Transformers
mnistvit / README.md
asnelt's picture
Convert model to bfloat16 and add GitHub link
106c18e verified
---
license: mit
datasets:
- mnist
metrics:
- accuracy
---
# Model Card for mnistvit
A vision transformer (ViT) trained on MNIST with a PyTorch-only implementation,
achieving 99.65% test set accuracy.
## Model Details
### Model Description
The model is a vision transformer, as described in the original
Dosovitskiy et al., ICLR 2021 paper.
- **Developed by:** Arno Onken
- **Model type:** Vision Transformer
- **License:** MIT
### Model Sources
- **Repository:**
[https://github.com/asnelt/mnistvit/](https://github.com/asnelt/mnistvit/)
- **Python Package Index:**
[https://pypi.org/project/mnistvit/](https://pypi.org/project/mnistvit/)

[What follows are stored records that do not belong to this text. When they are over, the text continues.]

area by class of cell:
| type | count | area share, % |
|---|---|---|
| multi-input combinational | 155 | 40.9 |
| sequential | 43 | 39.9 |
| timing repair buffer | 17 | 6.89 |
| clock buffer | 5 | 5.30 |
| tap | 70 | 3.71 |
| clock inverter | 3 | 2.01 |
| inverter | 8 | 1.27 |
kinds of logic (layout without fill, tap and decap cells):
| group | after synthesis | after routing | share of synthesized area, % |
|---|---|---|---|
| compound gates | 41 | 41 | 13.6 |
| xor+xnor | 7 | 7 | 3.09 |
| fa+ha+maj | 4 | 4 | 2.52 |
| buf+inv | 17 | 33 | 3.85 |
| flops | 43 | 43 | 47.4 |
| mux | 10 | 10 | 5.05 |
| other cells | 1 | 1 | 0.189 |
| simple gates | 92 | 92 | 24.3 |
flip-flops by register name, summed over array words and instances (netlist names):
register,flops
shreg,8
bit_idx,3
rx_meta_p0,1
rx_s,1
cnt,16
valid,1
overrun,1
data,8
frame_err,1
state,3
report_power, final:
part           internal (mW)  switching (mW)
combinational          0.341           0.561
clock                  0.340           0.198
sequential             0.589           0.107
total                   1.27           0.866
$ cat src/rtl/vga_timing_pkg.sv
// Shared 480p raster timing constants and types.
//   P480_* : 640x480@60 per-axis region lengths and totals
//   CW_480P: coordinate width able to hold H_TOTAL-1 and V_TOTAL-1
//   coord_t: coordinate type at the 480p width
//   region_t: per-axis raster region, in scan order
package vga_timing_pkg;

  localparam int P480_H_ACTIVE = 640;
  localparam int P480_H_FP     = 16;
  localparam int P480_H_SYNC   = 96;
  localparam int P480_H_BP     = 48;
  localparam int P480_H_TOTAL  = P480_H_ACTIVE + P480_H_FP + P480_H_SYNC + P480_H_BP;

  localparam int P480_V_ACTIVE = 480;
  localparam int P480_V_FP     = 10;
  localparam int P480_V_SYNC   = 2;
  localparam int P480_V_BP     = 33;
  localparam int P480_V_TOTAL  = P480_V_ACTIVE + P480_V_FP + P480_V_SYNC + P480_V_BP;

  localparam int CW_480P = 10;

  typedef logic [CW_480P-1:0] coord_t;

  typedef enum logic [1:0] {
    REG_ACTIVE,
    REG_FRONT,
    REG_SYNC,
    REG_BACK
  } region_t;

endpackage

$ cat src/rtl/display_axis_counter.sv
// One raster axis: position counter plus ACTIVE/FRONT/SYNC/BACK region FSM.
//   clk, rst_n   : clock, asynchronous active-low reset
//   i_clr        : synchronous load of position 0 / ACTIVE (wins over i_en)
//   i_en         : advance one position
//   o_count      : registered position 0..TOTAL-1
//   o_region_nxt : region the counter enters on the next edge (lets the top
//                  register its outputs aligned with o_count)
//   o_wrap       : combinational, high when this edge takes TOTAL-1 back to 0
module display_axis_counter
  import vga_timing_pkg::*;
#(
  parameter int ACTIVE = 640,
  parameter int FP     = 16,
  parameter int SYNC   = 96,
  parameter int BP     = 48,
  parameter int CW     = 10
) (
  input  logic          clk,
  input  logic          rst_n,
  input  logic          i_clr,
  input  logic          i_en,
  output logic [CW-1:0] o_count,
  output region_t       o_region_nxt,
  output logic          o_wrap
);

  localparam int TOTAL = ACTIVE + FP + SYNC + BP;

  // Last position of each region.
  localparam logic [CW-1:0] ACT_END  = CW'(ACTIVE - 1);
  localparam logic [CW-1:0] FP_END   = CW'(ACTIVE + FP - 1);
  localparam logic [CW-1:0] SYNC_END = CW'(ACTIVE + FP + SYNC - 1);
  localparam logic [CW-1:0] TOT_END  = CW'(TOTAL - 1);

  if ((2 ** CW) < TOTAL) begin : g_width_check
    $error("display_axis_counter: CW=%0d cannot hold TOTAL-1=%0d", CW, TOTAL - 1);
  end

  logic [CW-1:0] r_count;
  region_t       r_region;
  logic [CW-1:0] w_count_nxt;
  region_t       w_region_nxt;
  logic          w_wrap;

  always_comb begin
    w_count_nxt  = r_count;
    w_region_nxt = r_region;
    w_wrap       = 1'b0;
    if (i_clr) begin
      w_count_nxt  = '0;
      w_region_nxt = REG_ACTIVE;
    end else if (i_en) begin
      if (r_count == TOT_END) begin
        w_count_nxt = '0;
        w_wrap      = 1'b1;
      end else begin
        w_count_nxt = r_count + 1'b1;
      end
      case (r_region)
        REG_ACTIVE: if (r_count == ACT_END)  w_region_nxt = REG_FRONT;
        REG_FRONT:  if (r_count == FP_END)   w_region_nxt = REG_SYNC;
        REG_SYNC:   if (r_count == SYNC_END) w_region_nxt = REG_BACK;
        default:    if (r_count == TOT_END)  w_region_nxt = REG_ACTIVE;
      endcase
    end
  end

  always_ff @(posedge clk or negedge rst_n) begin
    if (!rst_n) begin
      r_count  <= '0;
      r_region <= REG_ACTIVE;
    end else begin
      r_count  <= w_count_nxt;
      r_region <= w_region_nxt;
    end
  end

  assign o_count      = r_count;
  assign o_region_nxt = w_region_nxt;
  assign o_wrap       = w_wrap;

endmodule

- **Paper:** [Dosovitskiy et al., ICLR 2021](https://openreview.net/forum?id=YicbFdNTTy)
## Uses
The model is intended to be used for learning about vision transformers. It is small
and trained on MNIST as a simple and well understood dataset. Together with the
mnistvit package code, the importance of various hyperparameters can be explored.
## How to Get Started with the Model
Install the mnistvit package, which provides code for training and running the model:
```
pip install mnistvit
```
Place the `config.json` and `model.pt` file from this repository in a directory of your
choice and run Python from that directory.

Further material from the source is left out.